For the string "against", state the number of lines in the data that contain it, and nothing else.

(Saved data entries)

_ _ _ _ _

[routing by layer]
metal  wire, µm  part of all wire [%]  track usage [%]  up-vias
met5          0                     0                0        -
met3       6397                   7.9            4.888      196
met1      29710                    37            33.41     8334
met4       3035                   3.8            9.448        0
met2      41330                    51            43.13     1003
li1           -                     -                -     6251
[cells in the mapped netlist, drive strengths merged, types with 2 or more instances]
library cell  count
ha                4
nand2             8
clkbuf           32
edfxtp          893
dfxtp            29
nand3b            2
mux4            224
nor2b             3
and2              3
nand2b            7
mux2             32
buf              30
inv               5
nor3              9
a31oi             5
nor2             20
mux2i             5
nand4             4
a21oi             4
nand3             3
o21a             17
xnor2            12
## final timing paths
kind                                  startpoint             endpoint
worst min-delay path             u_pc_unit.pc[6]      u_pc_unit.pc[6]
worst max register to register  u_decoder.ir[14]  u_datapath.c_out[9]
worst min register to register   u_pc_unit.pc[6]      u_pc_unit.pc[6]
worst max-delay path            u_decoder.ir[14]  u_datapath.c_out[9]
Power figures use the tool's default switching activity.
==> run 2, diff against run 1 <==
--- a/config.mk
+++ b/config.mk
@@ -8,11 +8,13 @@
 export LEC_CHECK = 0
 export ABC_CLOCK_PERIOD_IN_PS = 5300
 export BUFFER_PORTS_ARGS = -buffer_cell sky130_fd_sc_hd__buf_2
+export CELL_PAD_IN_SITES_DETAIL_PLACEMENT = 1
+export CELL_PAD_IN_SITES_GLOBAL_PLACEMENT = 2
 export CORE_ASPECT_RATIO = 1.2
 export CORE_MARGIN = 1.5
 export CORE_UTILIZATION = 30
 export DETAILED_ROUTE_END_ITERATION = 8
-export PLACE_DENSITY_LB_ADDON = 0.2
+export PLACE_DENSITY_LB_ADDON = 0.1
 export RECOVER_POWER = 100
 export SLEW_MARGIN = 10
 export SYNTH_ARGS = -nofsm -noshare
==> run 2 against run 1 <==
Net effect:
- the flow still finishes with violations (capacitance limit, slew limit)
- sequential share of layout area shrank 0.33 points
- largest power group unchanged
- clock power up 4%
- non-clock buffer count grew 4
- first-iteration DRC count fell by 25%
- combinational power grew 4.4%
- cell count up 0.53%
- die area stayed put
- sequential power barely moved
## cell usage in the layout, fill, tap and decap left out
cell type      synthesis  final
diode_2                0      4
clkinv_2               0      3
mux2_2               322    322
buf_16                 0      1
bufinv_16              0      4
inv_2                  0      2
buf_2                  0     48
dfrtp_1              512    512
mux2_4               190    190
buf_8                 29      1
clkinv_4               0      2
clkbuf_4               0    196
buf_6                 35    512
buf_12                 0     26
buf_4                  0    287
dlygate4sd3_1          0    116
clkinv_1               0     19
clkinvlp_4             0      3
`config.mk`:
```
export PLATFORM = sky130hd
export DESIGN_NAME = resultStore
export DESIGN_NICKNAME = d
export VERILOG_FILES = /design/src/logic/busDatapathPkg.sv /design/src/logic/resultStore.sv
export SDC_FILE = /design/constraint.sdc
export NUM_CORES = 1
export LEC_CHECK = 0
export BUFFER_PORTS_ARGS = -buffer_cell sky130_fd_sc_hd__buf_2
export CAP_MARGIN = 20
export CORE_MARGIN = 8
export CORE_UTILIZATION = 50
export DETAILED_ROUTE_END_ITERATION = 6
export HOLD_SLACK_MARGIN = 0.12
export PLACE_DENSITY_LB_ADDON = 0.1
export SETUP_SLACK_MARGIN = 0.3
export SYNTH_ARGS = -nofsm -noshare
export SYNTH_HDL_FRONTEND = slang
export SYNTH_SLANG_ARGS = --single-unit
```
`constraint.sdc`:
```
create_clock -name Clock -period 1.88 [get_ports Clock]
set_input_delay 0.094 -clock Clock [delete_from_list [all_inputs] [get_ports Clock]]
set_output_delay 0.094 -clock Clock [all_outputs]
set_load 0.03 [all_outputs]
```
`src/logic/busDatapathPkg.sv`:
```
// shared widths and ALU strobe positions for the single-bus datapath
// every block refers to these by scoped name
`default_nettype none

package busDatapathPkg;

    // datapath word, Z is twice this wide
    localparam int wordWidth = 32;

    // general purpose register file
    localparam int gprCount = 16;
    localparam int gprIndexWidth = 4; // enough bits to name any of gprCount

    // one-hot ALU strobe vector, top bit is spare
    localparam int aluOpCount = 14;

    localparam int opAdd = 0;
    localparam int opSub = 1;
    localparam int opMul = 2; // signed, full 64-bit product
    localparam int opDiv = 3; // signed, quotient low and remainder high
    localparam int opShr = 4; // logical
    localparam int opShl = 5;
    localparam int opRor = 6;
    localparam int opRol = 7;
    localparam int opAnd = 8;
    localparam int opOr = 9;
    localparam int opNeg = 10;
    localparam int opNot = 11;
    localparam int opIncPc = 12;

    // shift and rotate amount is taken from the low bus bits
    localparam int shiftBits = 5;

endpackage

`default_nettype wire
```
`src/logic/resultStore.sv`:
```
// Z holds the 64-bit ALU result, HI and LO load from the bus
// Z halves go back onto the bus through busSelect
`timescale 1ns/1ps
`default_nettype none

module resultStore (
    input logic Clock,
    input logic rstN,
    input logic zIn,
    input logic hiIn,
    input logic loIn,
    input logic [2*busDatapathPkg::wordWidth-1:0] aluResult,
    input logic [busDatapathPkg::wordWidth-1:0] bus,
    input logic [busDatapathPkg::aluOpCount-1:0] aluOp,
    output logic [2*busDatapathPkg::wordWidth-1:0] zValue,
    output logic [busDatapathPkg::wordWidth-1:0] hiValue,
    output logic [busDatapathPkg::wordWidth-1:0] loValue
);

    always_ff @(posedge Clock or negedge rstN) begin
        if (!rstN) begin
            zValue <= '0;
            hiValue <= '0;
            loValue <= '0;
        end else begin
            if (zIn) begin
                zValue <= aluResult;
            end
            if (hiIn) begin
                hiValue <= bus;
            end
            if (loIn) begin
                loValue <= bus;
            end
        end
    end

    // Z is only meaningful when the ALU was told exactly one thing to do
    zLoadOneOp: assert property (
        @(posedge Clock) disable iff (!rstN)
        zIn |-> $onehot(aluOp)
    ) else $error("zIn with aluOp not one-hot");

endmodule

`default_nettype wire

```
Word level (Yosys, flattened, before mapping):

Cells that the tools add are included.

* register bits after elaboration: 128
* output and inout bits: 128
* input bits: 115
* logic and storage cells: 3

Longest topological paths before layout:

* depth in word-level cells: 0
* depth in mapped cells: 3
* gate-level depth less buffers: 1

Worst setup path after synthesis:

OpenSTA, ideal clock, no wires.

* path kind: register to register
* start: reg loValue[10] (netlist name)
* end: reg loValue[10] (netlist bit)
* arrival time: 0.764 ns
* required time: 1.755 ns
* path buffers: 0
* slack: 0.991 ns
* stages on the path, launching flop included: 2
* path through: dfrtp_1 mux2_4

RTL lines
* end signal: assignment: RTL line resultStore.sv:33 `loValue <= bus;`
* end: declaration: RTL line resultStore.sv:17 `output logic [busDatapathPkg::wordWidth-1:0] loValue`

==> results by group <==
Synth
  • Count leader, synth: dfrtp_1
  • Avg Synthesized Cell Area: 18.88 um2
  • Post-synth EDFFs: 0
  • Yosys cell types: 5
  • Commonest cells in the netlist: 128 x dfrtp_1, 67 x mux2_4, 61 x mux2_2, 9 x buf_6, 6 x buf_12
  • Gate Count Post-Synth: 271
  • Synth async-reset ratio: 1.000
  • Synth area leaders: dfrtp_1 63%, mux2_4 20%, mux2_2 13%, buf_12 2.3%, buf_6 2.0%
  • Biggest area consumer among synthesized cells: dfrtp_1
  • Yosys reg bits: 128
  • Primary FF master, synth: dfrtp_1
  • Syn_nets: 386
  • Seq/Total Area, Yosys: 0.6259
  • Mapped Area: 5117 um2
  • Yosys top cell area share: 0.6259
  • YS warnings: 0

Detailed routing
  • Remaining routing DRC violations: 0
  • 1st-iter DRT viols: 156
  • Routed WL per cell: 18.36 um
  • Via Count: 3,628
  • DR vias/cell: 4.706
  • Antenna Nets Post-Route: 0
  • Final wirelength: 14,160 um
  • TritonRoute pass-1 iters: 4

STA
  • Relative slew slack: 0.6549
  • Slew of the pin with the lowest slew margin: 0.5176 ns
  • Final worst path period share: 0.7157
  • WHS: 0.1604 ns
  • Achievable Freq: 0.7432 GHz
  • Layout Skew: 0 ns
  • RSZ-0062 raised after global routing: false
  • Hold Fails Final Rpt: 0
  • Setup slack after layout: 0.5345 ns
  • Final setup viols: 0
  • Max-slew violations: 0
  • Setup tns final: 0 ns
  • Final min period: 1.345 ns

Final layout
  • Fraction of layout cells with a size suffix above 1: 0.6183
  • Layout overhead on the synthesized area: 55.94%
  • Fin util: 0.7871
  • Nets@finish: 739
  • # fillers: 618

Clocking
  • CTS Sinks: 128
  • CTS Buf Count: 17
  • Clock Path Buffers: 2
  • H-tree levels: 4
  • CTS tree: done
  • Post-CTS Setup Repair Bufs: 0
  • Clk_lat worst skew: 0.50 ns
  • Clock root buffer master: clkbuf_8
  • CTS clk-pin slew, worst paths: 0.05 ns

Global routing
  • Vias in the first global route: 4,175
  • Initial antenna violation count: 1
  • Pin count of the biggest net entering global routing: 63
  • All-layer global routing usage: 0.2120
  • Overflow after GRT: 0
  • First-pass GRT wire length: 21,790 um

Place
  • # port buffers: 228
  • Placer's final routability congestion estimate: 0.8012
  • Detail Placement HPWL: 8969 um
  • Pre-CTS setup slack: 0.6052 ns

Floorplanning
  • Die X: 117.2 um
  • Die ar.: 13,730 um2
  • Initial Util: 0.5048
  • CORE AREA: 10,140 um2
  • I/O pins: 243
  • Die Y: 117.2 um
  • Cell Rows: 37

Critical path
  • Arrival time worst endpoint: 1.72 ns
  • CP endpoint kind: flop
  • Critical R2R Launch: zValue[49]
  • WP data required: 2.26 ns
  • Worst-case register-to-register setup slack: 0.53 ns
  • Reg-to-Reg End: zValue[49]
  • WS Path Type: reg -> reg
  • Worst Path Max Fanout: 2
  • Launch point of the worst path: zValue[49]
  • R2r worst-path depth: 2
  • Worst Setup Start Kind: flop

Power
  • Combinational fraction of design power: 0.223
  • Sw Ratio: 0.2799
  • Psw: 2.228 mW
  • Leakage: 3.987 nW
  • Power per cell area: 997.5 nW/um2
  • Max VDD drop: 0.0004907 V
  • Seq pwr share: 0.400
  • Clock share of power: 0.377
  • Internal: 5.732 mW
  • Tot Pwr: 7.960 mW

Worst hold path
  • Hold endpoint: loValue[8]
  • Hold WC Path Type: in -> reg
  • Min-delay src: loIn
  • Worst Hold Depth: 2

Run
  • MaxCap Viol Count: 0

Outcome
  • Status: finished clean
## registers in the layout, summed over array words and instances (netlist names)
register	flops
hiValue	32
loValue	32
zValue	64
## repair_timing
item / in CTS / in global routing
endpoints found under the hold margin: 256 / 0
gates resized for setup: 0 / 0
hold buffers: 112 / 0
setup endpoints to repair: 0 / 0
## cell type report
| class | count | area [um2] | share of cell area |
|---|---|---|---|
| clock inverters | 8 | 90.09 | 0.01129 |
| multi-input cells | 128 | 1693 | 0.2121 |
| repair buffers | 349 | 2372 | 0.2973 |
| flip-flops and latches | 128 | 3203 | 0.4014 |
| diodes | 1 | 2.502 | 0.0003136 |
| well taps | 136 | 170.2 | 0.02132 |
| clock buffers | 21 | 449.2 | 0.05629 |
## cell families after synthesis
| group | count (synthesis) | share of synthesized area |
|---|---|---|
| buf+inv | 15 | 0.04328 |
| flops | 128 | 0.6259 |
| mux | 128 | 0.3308 |
## through the flow
stage | instance area, um2 | instances
after floorplan | 5117 | 271
after global placement | 6317 | 629
after detailed placement | 6317 | 629
after CTS | 7978 | 770
after global routing | 7980 | 771
final | 7980 | 771
## how the worst max path moves through the flow
stage / end / slack, ns / cells past startpoint
global route: hiValue[30] / 0.45 / 4
CTS: zValue[8] / 0.55 / 2
finish: zValue[49] / 0.53 / 2
detailed placement: loValue[26] / 0.61 / 3
global placement: loValue[30] / 0.62 / 3
floorplan: loValue[10] / 0.99 / 1
## per-layer routing
layer  track usage  vias up  routed length (um)
met5             0        -                   0
met4       0.06911        0                 215
met3       0.07901       18                1135
met2        0.3656      141                7456
li1              -     1662                   -
met1        0.2374     1807                5348
## power groups by stage
stage          clock network, mW  registers (mW)  logic, mW
2_1_floorplan                  0            3.78      0.469
3_3_place_gp                   0            3.21       1.55
3_5_place_dp                   0            3.22       1.57
4_1_cts                     3.06            3.18       1.78
5_1_grt                     3.21            3.22       1.87
6_report                    3.00            3.18       1.78
## critical path: stages, from the launching register on
cell and delay, ns:
dfrtp_1 0.38, mux2_4 0.27, dlygate4sd3_1 0.57
## cells in the final DEF (no fill, tap or decap), types with 3 or more instances in the layout
| cell type | Yosys | final |
|---|---|---|
| buf_2 | 0 | 226 |
| clkbuf_8 | 0 | 3 |
| clkinv_2 | 0 | 6 |
| mux2_4 | 67 | 67 |
| buf_12 | 6 | 3 |
| dlygate4sd3_1 | 0 | 112 |
| buf_4 | 0 | 8 |
| clkbuf_16 | 0 | 16 |
| dfrtp_1 | 128 | 128 |
| mux2_2 | 61 | 61 |
(Power assumes the default switching activity.)
**src/logic/busDatapathPkg.sv**
```systemverilog
// shared widths and ALU strobe positions for the single-bus datapath
// every block refers to these by scoped name
`default_nettype none

package busDatapathPkg;

    // datapath word, Z is twice this wide
    localparam int wordWidth = 32;

    // general purpose register file
    localparam int gprCount = 16;
    localparam int gprIndexWidth = 4; // enough bits to name any of gprCount

    // one-hot ALU strobe vector, top bit is spare
    localparam int aluOpCount = 14;

    localparam int opAdd = 0;
    localparam int opSub = 1;
    localparam int opMul = 2; // signed, full 64-bit product
    localparam int opDiv = 3; // signed, quotient low and remainder high
    localparam int opShr = 4; // logical
    localparam int opShl = 5;
    localparam int opRor = 6;
    localparam int opRol = 7;
    localparam int opAnd = 8;
    localparam int opOr = 9;
    localparam int opNeg = 10;
    localparam int opNot = 11;
    localparam int opIncPc = 12;

    // shift and rotate amount is taken from the low bus bits
    localparam int shiftBits = 5;

endpackage

`default_nettype wire
```
**src/logic/specialRegisters.sv**
```systemverilog
// PC, IR, MAR, RY and MDR
// MDR takes the memory word while read is high, the bus otherwise
`timescale 1ns/1ps
`default_nettype none

module specialRegisters (
    input logic Clock,
    input logic rstN,
    input logic [busDatapathPkg::wordWidth-1:0] bus,
    input logic [busDatapathPkg::wordWidth-1:0] mData,
    input logic read,
    input logic pcIn,
    input logic irIn,
    input logic marIn,
    input logic ryIn,
    input logic mdrIn,
    output logic [busDatapathPkg::wordWidth-1:0] pcValue,
    output logic [busDatapathPkg::wordWidth-1:0] irValue,
    output logic [busDatapathPkg::wordWidth-1:0] marValue,
    output logic [busDatapathPkg::wordWidth-1:0] ryValue,
    output logic [busDatapathPkg::wordWidth-1:0] mdrValue
);

    logic [busDatapathPkg::wordWidth-1:0] mdrNext;

    assign mdrNext = read ? mData : bus; // memory read path into MDR

    always_ff @(posedge Clock or negedge rstN) begin
        if (!rstN) begin
            pcValue <= '0;
            irValue <= '0;
            marValue <= '0;
        end else begin
            if (pcIn) begin
                pcValue <= bus;
            end
            if (irIn) begin
                irValue <= bus; // fetched word arrives via MDR on the bus
            end
            if (marIn) begin
                marValue <= bus;
            end
        end
    end

    // operand A latch for the ALU
    always_ff @(posedge Clock or negedge rstN) begin
        if (!rstN) begin
            ryValue <= '0;
        end else if (ryIn) begin
            ryValue <= bus;
        end
    end

    always_ff @(posedge Clock or negedge rstN) begin
        if (!rstN) begin
            mdrValue <= '0;
        end else if (mdrIn) begin
            mdrValue <= mdrNext;
        end
    end

    // a memory read with no MDR load would drop the fetched word
    readNeedsMdrIn: assert property (
        @(posedge Clock) disable iff (!rstN)
        read |-> mdrIn
    ) else $error("read high without mdrIn");

endmodule

`default_nettype wire

```
**config.mk**
```make
export PLATFORM = sky130hd
export DESIGN_NAME = specialRegisters
export DESIGN_NICKNAME = d
export VERILOG_FILES = /design/src/logic/busDatapathPkg.sv /design/src/logic/specialRegisters.sv
export SDC_FILE = /design/constraint.sdc
export NUM_CORES = 1
export LEC_CHECK = 0
export BUFFER_PORTS_ARGS = -buffer_cell sky130_fd_sc_hd__buf_2
export CAP_MARGIN = 30
export CORE_ASPECT_RATIO = 0.5
export CORE_MARGIN = 3
export CORE_UTILIZATION = 50
export CTS_BUF_LIST = sky130_fd_sc_hd__clkbuf_4
export CTS_CLUSTER_DIAMETER = 150
export DETAILED_ROUTE_END_ITERATION = 8
export PLACE_DENSITY = 0.83
export SETUP_SLACK_MARGIN = 0.1
export SLEW_MARGIN = 20
export SYNTH_ARGS = -nofsm -noshare
export SYNTH_HDL_FRONTEND = slang
export SYNTH_SLANG_ARGS = --single-unit
```
**constraint.sdc**
```tcl
create_clock -name Clock -period 0.9 [get_ports Clock]
set_input_delay 0.09 -clock Clock [delete_from_list [all_inputs] [get_ports Clock]]
set_output_delay 0.09 -clock Clock [all_outputs]
set_load 0.05 [all_outputs]
```
* Yosys cells after proc, flatten, opt, wreduce, memory -nomap -nowiden
Cells that the tools add are included.
Operators by class: multiplexer cells 1
Operators by type and width (count):
- two-way mux 32 bit | 1
Storage, ports and cells: output and inout bits 160, bits of input ports 72, bits in registers 160, logic and storage cells 6

* Depth between registers and ports, before layout
word-level depth 1, mapped depth 4, mapped depth without buffers 2

* Worst setup path before layout
OpenSTA, ideal clock, no wires.
path kind register to register, from reg, netlist name marValue[10], to reg marValue[10] (netlist bit), arrival time 0.869 ns, data required time 0.775 ns, library setup time 0.125 ns, slack -0.094 ns, clock period less this slack 0.994 ns, cell stages (with the launch flop) 2, cells stage by stage dfrtp_1 > mux2_4
RTL lines:
- end signal: assignment | RTL line specialRegisters.sv:41 | marValue <= bus;
- end: declaration | RTL line specialRegisters.sv:19 | output logic [busDatapathPkg::wordWidth-1:0] marValue,

* Worst setup path after layout
from reg irValue[20] (netlist bit), to out irValue[20] (netlist bit)
RTL lines:
- start: declaration | RTL line specialRegisters.sv:18 | output logic [busDatapathPkg::wordWidth-1:0] irValue,
- start signal: assignment | RTL line specialRegisters.sv:38 | irValue <= bus;
No word-level cell between the ends.

==> impl_metrics.toml <==
[floorplan]
boundaryPins = 232
initial_utilization = 0.5272
dieWidth_um = 166.3
dieArea_um2 = 14330
core_um2 = 12190
row_count = 28
chipHeight_um = 86.17

[setup_path]
r2r-end = "marValue[15]"
cp_top_family = "flip-flops"
critical_path_buf_inv_count = 1
path_max_fanout = 2
critical_path_class = "flip-flop to output pin"
arrival_ps = 1200
endpoint_kind = "output pin"
slowest_delay_ps = 480
regToRegStartpoint = "marValue[15]"
crit_required_ps = 810
setup.worst_path.start_class = "flip-flop"
path_cells = "buf_6"
reg2reg_slack_ps = -160
slowest_stage = "dfrtp_2"
reg2reg_depth = 3

[worst_hold_path]
hold_path_end = "irValue[4]"
hold_path.class = "input port to flip-flop"
worstHoldStart = "irIn"
whs_path_depth = 3

[drt]
detail_route.vias_per_cell = 5.661
drc_errors = 0
drt_iter0_drc = 390
wl_mm = 26.32
ant_nets = 0
drt_first_pass_iters = 4
routedWlPerCell_um = 27.30
num_vias = 5457

[synthesis]
synth_simple_gate_area_frac = 0.01869
synth_compound_area_frac = 0.02492
seq_area_frac_synth = 0.6229
syn_inst = 411
synth_adder_area_share = 0
syn_area_per_cell_um2 = 15.64
syn_area_um2 = 6427
ys_ff_latch = 160
synth_xor_area_frac = 0
synth_top_family_by_area = "multiplexers"
synthMuxAreaShare = 0.2875
yosys_warnings = 0
synth_nets = 483
synth_top_area_share = 0.6229
yosys.area.top_type = "dfrtp_1"
netlist-cell-type-count = 9
synthTopCellsByArea = "dfrtp_1, mux2_2, mux2_4"

[timing]
slew_viol_final = 0
rsz0062_at_grt = "true"
setup_tns_ps = -58320
worst_pin_slew_ps = 393.2
max_slew_margin = 0.7370
setup_viol = 215
hold_viol = 0
max_freq_mhz = 775.4
worst_slack_ps = -389.6
fin_crit_ps = 1290
fin_crit_sh = 1.433
fin_skew_ps = 0

[clock_tree]
cts_tree = "done"
clk_path_buf_depth = 2
clk-insertion-delay-late_ps = 550
cts_root_buffer = "clkbuf_4"
cts_made_buffers = 17
clkTransAtPathRegs_ps = 160
cts.sinks = 160
htree_levels = 4

[run]
maxCapViolCount = 0

[placed_design]
dp_hpwl_mm = 11.30
place_congestion = 0.7534
portBuffers = 231
post-place-ws_ps = -42.22

[layout]
final_cell_mix = "buf_6, dfrtp_2, dlygate4sd3_1, buf_2, mux2_4"
ff_latch_area_um2 = 4204
drive_above_1_share = 0.8116
synthToLayoutAreaGrowth_pct = 70.64
final_core_utilization = 0.8996
multi_input_area_um2 = 2380
final_common_cell = "buf_6"
final_nets = 856
fillers = 367

[status]
violations = "setup timing"
status = "finished, violations left"

[grt]
globalRouteOverflowTotal = 0
grt_max_degree = 51
first_global_vias = 5590
grt.total_usage = 0.2988
antenna_found_initial = 2
grt_pass1_wl_mm = 32.53

[pwr]
p_total_w = 0.02101
p_per_area_nw_per_um2 = 1915
p_leak_nw = 4.999
ir_drop_uv = 1099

_ _ _ _ _

## [Written answer]
2